[Collected data]
---------------

`config.mk`:
```
export PLATFORM = sky130hd
export DESIGN_NAME = hazard_stall_ctrl_flat
export DESIGN_NICKNAME = d
export VERILOG_FILES = /design/src/rtl/hazard_stall_ctrl_if.sv /design/src/rtl/hazard_stall_ctrl.sv /design/src/flat_wrapper.sv
export SDC_FILE = /design/constraint.sdc
export NUM_CORES = 1
export LEC_CHECK = 0
export ABC_AREA = 1
export BUFFER_PORTS_ARGS = -buffer_cell sky130_fd_sc_hd__buf_2
export CELL_PAD_IN_SITES_DETAIL_PLACEMENT = 0
export CELL_PAD_IN_SITES_GLOBAL_PLACEMENT = 1
export CORE_MARGIN = 10
export CORE_UTILIZATION = 25
export CTS_BUF_LIST = sky130_fd_sc_hd__clkbuf_4
export CTS_CLUSTER_DIAMETER = 200
export CTS_CLUSTER_SIZE = 24
export DETAILED_ROUTE_END_ITERATION = 12
export PLACE_DENSITY = 0.58
export RECOVER_POWER = 25
export SYNTH_ARGS = -nofsm -noshare
export SYNTH_HDL_FRONTEND = slang
export SYNTH_SLANG_ARGS = --single-unit
```
`constraint.sdc`:
```
create_clock -name CLOCK -period 2.8 [get_ports CLOCK]
set_input_delay 0 -clock CLOCK [delete_from_list [all_inputs] [get_ports CLOCK]]
set_output_delay 0 -clock CLOCK [all_outputs]
set_load 0.02 [all_outputs]
```
`src/rtl/hazard_stall_ctrl_if.sv`:
```
// Pipeline-side bundle for the hazard/stall sequencer.
// master = pipeline datapath, slave = hazard_stall_ctrl.
interface hazard_stall_ctrl_if #(
    parameter int CNT_W = 16
);
    logic [31:0]      Instruction_IN;
    logic             IDEX_MemRead;
    logic             IDEX_RegWrite;
    logic [4:0]       IDEX_RegD;
    logic             EXMEM_MemRead;
    logic [4:0]       EXMEM_RegD;
    logic             Mem_Ready;
    logic             Stall_PC;
    logic             Stall_IFID;
    logic             Bubble_IDEX;
    logic             Freeze_All;
    logic [CNT_W-1:0] Stall_Cycles;
    logic             Timeout_Err;

    modport master (
        output Instruction_IN,
        output IDEX_MemRead,
        output IDEX_RegWrite,
        output IDEX_RegD,
        output EXMEM_MemRead,
        output EXMEM_RegD,
        output Mem_Ready,
        input  Stall_PC,
        input  Stall_IFID,
        input  Bubble_IDEX,
        input  Freeze_All,
        input  Stall_Cycles,
        input  Timeout_Err
    );

    modport slave (
        input  Instruction_IN,
        input  IDEX_MemRead,
        input  IDEX_RegWrite,
        input  IDEX_RegD,
        input  EXMEM_MemRead,
        input  EXMEM_RegD,
        input  Mem_Ready,
        output Stall_PC,
        output Stall_IFID,
        output Bubble_IDEX,
        output Freeze_All,
        output Stall_Cycles,
        output Timeout_Err
    );
endinterface

```
`src/rtl/hazard_stall_ctrl.sv`:
```
// Hazard sequencer: load-use / branch-operand stalls and memory-wait freeze,
// with a saturating stall counter and a sticky memory-wait timeout flag.
module hazard_stall_ctrl #(
    parameter int CNT_W          = 16,
    parameter int FREEZE_TIMEOUT = 255
) (
    input logic               CLOCK,
    input logic               RESET,
    hazard_stall_ctrl_if.slave hs
);
    typedef enum logic [1:0] {
        RUN    = 2'd0,
        STALL  = 2'd1,
        FREEZE = 2'd2
    } state_t;

    localparam logic [15:0] TMO = FREEZE_TIMEOUT[15:0];

    state_t           state_q, state_d;
    state_t           sv_state_q, sv_state_d;
    state_t           eff_state;
    logic [1:0]       cnt_q, cnt_d;
    logic [1:0]       sv_cnt_q, sv_cnt_d;
    logic [1:0]       eff_cnt;
    logic [15:0]      frz_q, frz_d;
    logic             tout_q, tout_d;
    logic [CNT_W-1:0] cyc_q, cyc_d;

    logic [5:0] op;
    logic [4:0] rs;
    logic [4:0] rt;
    logic       rt_src;
    logic       is_br;
    logic       idex_hit;
    logic       exmem_hit;
    logic       lu;
    logic       br_ex;
    logic       br_mem;
    logic [1:0] n_len;
    logic       stall;
    logic       bubble;
    logic       freeze;
    logic       stall_pc;

    assign op = hs.Instruction_IN[31:26];
    assign rs = hs.Instruction_IN[25:21];
    assign rt = hs.Instruction_IN[20:16];

    always_comb begin
        rt_src = 1'b0;
        case (op)
            6'h00, 6'h04, 6'h05, 6'h2B: rt_src = 1'b1;
            default:                    rt_src = 1'b0;
        endcase
    end

    assign is_br = (op == 6'h04) || (op == 6'h05);

    // $0 is never a real producer, so it cannot create a dependence
    assign idex_hit  = (hs.IDEX_RegD != 5'd0) &&
                       ((hs.IDEX_RegD == rs) ||
                        (rt_src && (hs.IDEX_RegD == rt)));
    assign exmem_hit = (hs.EXMEM_RegD != 5'd0) &&
                       ((hs.EXMEM_RegD == rs) ||
                        (rt_src && (hs.EXMEM_RegD == rt)));

    assign lu     = hs.IDEX_MemRead && idex_hit;
    assign br_ex  = is_br && hs.IDEX_RegWrite && idex_hit;
    assign br_mem = is_br && hs.EXMEM_MemRead && exmem_hit;

    always_comb begin
        n_len = 2'd0;
        if (lu || br_mem || br_ex) begin
            n_len = 2'd1;
        end
        if (br_ex && hs.IDEX_MemRead) begin
            n_len = 2'd2;
        end
    end

    always_comb begin
        state_d    = state_q;
        cnt_d      = cnt_q;
        sv_state_d = sv_state_q;
        sv_cnt_d   = sv_cnt_q;
        eff_state  = state_q;
        eff_cnt    = cnt_q;
        stall      = 1'b0;
        bubble     = 1'b0;
        freeze     = 1'b0;

        // leaving FREEZE behaves as the restored state in the same cycle
        if (state_q == FREEZE) begin
            eff_state = sv_state_q;
            eff_cnt   = sv_cnt_q;
        end

        if (!hs.Mem_Ready) begin
            freeze = 1'b1;
            stall  = 1'b1;
            if (state_q != FREEZE) begin
                sv_state_d = state_q;
                sv_cnt_d   = cnt_q;
                state_d    = FREEZE;
            end
        end else begin
            state_d = eff_state;
            cnt_d   = eff_cnt;
            case (eff_state)
                RUN: begin
                    if (n_len != 2'd0) begin
                        stall  = 1'b1;
                        bubble = 1'b1;
                        if (n_len == 2'd2) begin
                            cnt_d   = 2'd1;
                            state_d = STALL;
                        end
                    end
                end
                STALL: begin
                    stall  = 1'b1;
                    bubble = 1'b1;
                    if (eff_cnt <= 2'd1) begin
                        cnt_d   = 2'd0;
                        state_d = RUN;
                    end else begin
                        cnt_d = eff_cnt - 2'd1;
                    end
                end
                default: begin
                    cnt_d   = 2'd0;
                    state_d = RUN;
                end
            endcase
        end
    end

    always_comb begin
        frz_d  = frz_q;
        tout_d = tout_q;
        if (!hs.Mem_Ready) begin
            if (frz_q < TMO) begin
                frz_d = frz_q + 16'd1;
                if ((frz_q + 16'd1) == TMO) begin
                    tout_d = 1'b1;
                end
            end
        end else begin
            frz_d = 16'd0;
        end
    end

    assign stall_pc = stall && RESET;

    always_comb begin
        cyc_d = cyc_q;
        if (stall_pc && (cyc_q != {CNT_W{1'b1}})) begin
            cyc_d = cyc_q + 1'b1;
        end
    end

    always_ff @(posedge CLOCK) begin
        if (!RESET) begin
            state_q    <= RUN;
            cnt_q      <= 2'd0;
            sv_state_q <= RUN;
            sv_cnt_q   <= 2'd0;
            frz_q      <= 16'd0;
            tout_q     <= 1'b0;
            cyc_q      <= '0;
        end else begin
            state_q    <= state_d;
            cnt_q      <= cnt_d;
            sv_state_q <= sv_state_d;
            sv_cnt_q   <= sv_cnt_d;
            frz_q      <= frz_d;
            tout_q     <= tout_d;
            cyc_q      <= cyc_d;
        end
    end

    assign hs.Stall_PC     = stall_pc;
    assign hs.Stall_IFID   = stall_pc;
    assign hs.Bubble_IDEX  = bubble && RESET;
    assign hs.Freeze_All   = freeze && RESET;
    assign hs.Timeout_Err  = tout_q && RESET;
    assign hs.Stall_Cycles = cyc_q;
endmodule

```
`src/flat_wrapper.sv`:
```
// flat-port wrapper written by rule: the top's interface ports become plain ports
module hazard_stall_ctrl_flat 
#(
    parameter int CNT_W          = 16,
    parameter int FREEZE_TIMEOUT = 255
)
  (CLOCK, RESET, hs_Instruction_IN, hs_IDEX_MemRead, hs_IDEX_RegWrite, hs_IDEX_RegD, hs_EXMEM_MemRead, hs_EXMEM_RegD, hs_Mem_Ready, hs_Stall_PC, hs_Stall_IFID, hs_Bubble_IDEX, hs_Freeze_All, hs_Stall_Cycles, hs_Timeout_Err);
  hazard_stall_ctrl_if #(.CNT_W(CNT_W)) hs_i ();
  input logic CLOCK;
  input logic RESET;
  input wire logic [$bits(hs_i.Instruction_IN)-1:0] hs_Instruction_IN;
  input wire logic [$bits(hs_i.IDEX_MemRead)-1:0] hs_IDEX_MemRead;
  input wire logic [$bits(hs_i.IDEX_RegWrite)-1:0] hs_IDEX_RegWrite;
  input wire logic [$bits(hs_i.IDEX_RegD)-1:0] hs_IDEX_RegD;
  input wire logic [$bits(hs_i.EXMEM_MemRead)-1:0] hs_EXMEM_MemRead;
  input wire logic [$bits(hs_i.EXMEM_RegD)-1:0] hs_EXMEM_RegD;
  input wire logic [$bits(hs_i.Mem_Ready)-1:0] hs_Mem_Ready;
  output wire logic [$bits(hs_i.Stall_PC)-1:0] hs_Stall_PC;
  output wire logic [$bits(hs_i.Stall_IFID)-1:0] hs_Stall_IFID;
  output wire logic [$bits(hs_i.Bubble_IDEX)-1:0] hs_Bubble_IDEX;
  output wire logic [$bits(hs_i.Freeze_All)-1:0] hs_Freeze_All;
  output wire logic [$bits(hs_i.Stall_Cycles)-1:0] hs_Stall_Cycles;
  output wire logic [$bits(hs_i.Timeout_Err)-1:0] hs_Timeout_Err;
  assign hs_i.Instruction_IN = hs_Instruction_IN;
  assign hs_i.IDEX_MemRead = hs_IDEX_MemRead;
  assign hs_i.IDEX_RegWrite = hs_IDEX_RegWrite;
  assign hs_i.IDEX_RegD = hs_IDEX_RegD;
  assign hs_i.EXMEM_MemRead = hs_EXMEM_MemRead;
  assign hs_i.EXMEM_RegD = hs_EXMEM_RegD;
  assign hs_i.Mem_Ready = hs_Mem_Ready;
  assign hs_Stall_PC = hs_i.Stall_PC;
  assign hs_Stall_IFID = hs_i.Stall_IFID;
  assign hs_Bubble_IDEX = hs_i.Bubble_IDEX;
  assign hs_Freeze_All = hs_i.Freeze_All;
  assign hs_Stall_Cycles = hs_i.Stall_Cycles;
  assign hs_Timeout_Err = hs_i.Timeout_Err;
  hazard_stall_ctrl #(.CNT_W(CNT_W), .FREEZE_TIMEOUT(FREEZE_TIMEOUT)) u_core (.CLOCK(CLOCK), .RESET(RESET), .hs(hs_i));
endmodule
```
==> out/metrics.yaml, run 1 <==
global_route:
  grt-busiest-layer: "met2"
  met2_usage_pct: 17.52
  track_usage_pct: 9.458
  grt_util_met3_pct: 2.466
  grt_pass1_vias: 2558
  gr-usage-met1_pct: 10.52
  grt_max_degree: 22
  grt_pass1_wl_um: 11600
  grt_antenna_before_repair: 0
  grt_overflow: 0
placed_design:
  gp_congestion: 0.8211
  dp.cells: 563
  place.detailed.hpwl_um: 5353
  place_area_mm2: 0.002945
  io_buffers: 52
  pre_cts_ws_ps: 792.3
logic_synthesis:
  avgSynthCellArea_um2: 6.633
  synthesis.area_mm2: 0.002554
  synth_area_leader_cell: "dfxtp_1"
  ys_warn_count: 0
  synth_fp_nets: 436
  yosysUniqueCellTypes: 33
  yosysMostFrequentCell: "nand2_1"
  synth-main-ff-cell: "dfxtp_1"
  ys_ff_latch: 41
  ys_seq_area_share_pct: 32.14
  synth_area_leaders: "dfxtp_1 (32%), nand2_1 (13%), xor2_1 (8.2%)"
  synth-edff-count: 0
  async_flop_share_pct: 0
  ys_top_cells_by_count: "nand2_1 (91), inv_1 (47), nor2_1 (46)"
  netlist.area_leader.share_pct: 32.14
  syn_inst: 385
final_layout:
  num-fill-cells: 1112
  finish.instance_area_mm2: 0.003009
  n_antenna_cell: 0
  multi_input_area_mm2: 0.001484
  nets: 490
  final_cells: 573
  area_growth_syn_to_layout_pct: 17.83
  drive_above_1_share_pct: 14.77
  seqCellArea_um2: 820.8
critical_path:
  start_kind: "input pin"
  reg2reg_slack_ps: 770
  crit_type: "input pin to output port"
  required_ps: 2800
  crit_path_max_fanout: 21
  worstReg2RegStart: "u_core.hs.Stall_Cycles[0]"
  cp.arrival_ps: 2140
  rr_endpoint: "u_core.hs.Stall_Cycles[15]"
  endpoint_kind: "output port"
  r2r_cells: 7
clock_network:
  cts.sinks: 41
  numCtsBuffers: 5
  ctsResizeCount: 0
  clk_pin_slew_ps: 120
  clockBufferDepth: 2
  post_cts_buffers: 0
  htree_levels: 2
  cts_tree: "built"
  cts_hold_repair.buffers: 2
  root_buffer: "clkbuf_4"
  clock_latency_ps: 360
timing:
  timing.fmax_mhz: 468.2
  setup_viol: 0
  rsz0062_at_grt: "false"
  slew_headroom_pct: 50.57
  slew_viol_final: 0
  hold_violations: 0
  worstMarginPinSlew_ps: 740.6
  setup_tns_ps: 0
  layout_setup_ws_ps: 664.0
  fin_skew_ps: 13.75
  min_period_ps: 2136
  period_share_pct: 76.29
power:
  p_leak_nw: 1.327
  ir_drop_uv: 213.6
  powerDensity_mw_per_mm2: 353.6
hold_path:
  worstHoldPathType: "input pin to register"
  worstHoldEndpoint: "u_core.state_q[0]"
  min_path_cells: 5
  min_from: "hs_IDEX_MemRead"
floorplanning:
  rows: 36
  dieArea_mm2: 0.01466
  die_y_um: 121.1
  die_w_um: 121.1
  io-pin-count: 69
  start_util_pct: 25.89
  coreArea_mm2: 0.009864
drt:
  wl_per_cell_um: 12.07
  ant_nets: 0
  wl_um: 6916
  drc: 0
  routed_via_density: 4.365
  vias: 2501
  firstDrtPassIters: 4
  drtIter0Drc: 78
status:
  status: "finished clean"
job:
  cap_violations: 0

---------------

## TASK TO COMPLETE
Report only the number of lines, among the records above, that contain the word "constraint".

## ANSWER SPACE
2